### WORK REQUIRED:
Which lines of the entries below contain the string "logic"? Copy each one.

::::

--- src/rtl/core/ukf_pkg.sv ---
// Package for the unique-key FIFO: widths, status codes, command codes, sequencer states, cell control.
package ukf_pkg;

  localparam int DEPTH_DEF = 16;
  localparam int DATA_W    = 32;
  localparam int STAT_W    = 3;
  localparam int OCC_W     = 5;

  typedef enum logic [STAT_W-1:0] {
    STAT_ENQUEUED  = 3'd0,
    STAT_DUPLICATE = 3'd1,
    STAT_FULL      = 3'd2,
    STAT_DEQUEUED  = 3'd3,
    STAT_EMPTY     = 3'd4
  } status_t;

  typedef enum logic {
    CMD_ENQ = 1'b0,
    CMD_DEQ = 1'b1
  } cmd_t;

  typedef enum logic [1:0] {
    ST_IDLE,
    ST_CMP,
    ST_UPD
  } state_t;

  typedef struct packed {
    logic              shift;
    logic              enq;
    logic [DATA_W-1:0] cmp_key;
    logic [DATA_W-1:0] wr_value;
  } cell_ctrl_t;

endpackage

::::

### TASK ANSWER:
  typedef enum logic [STAT_W-1:0] {
  typedef enum logic {
  typedef enum logic [1:0] {
    logic              shift;
    logic              enq;
    logic [DATA_W-1:0] cmp_key;
    logic [DATA_W-1:0] wr_value;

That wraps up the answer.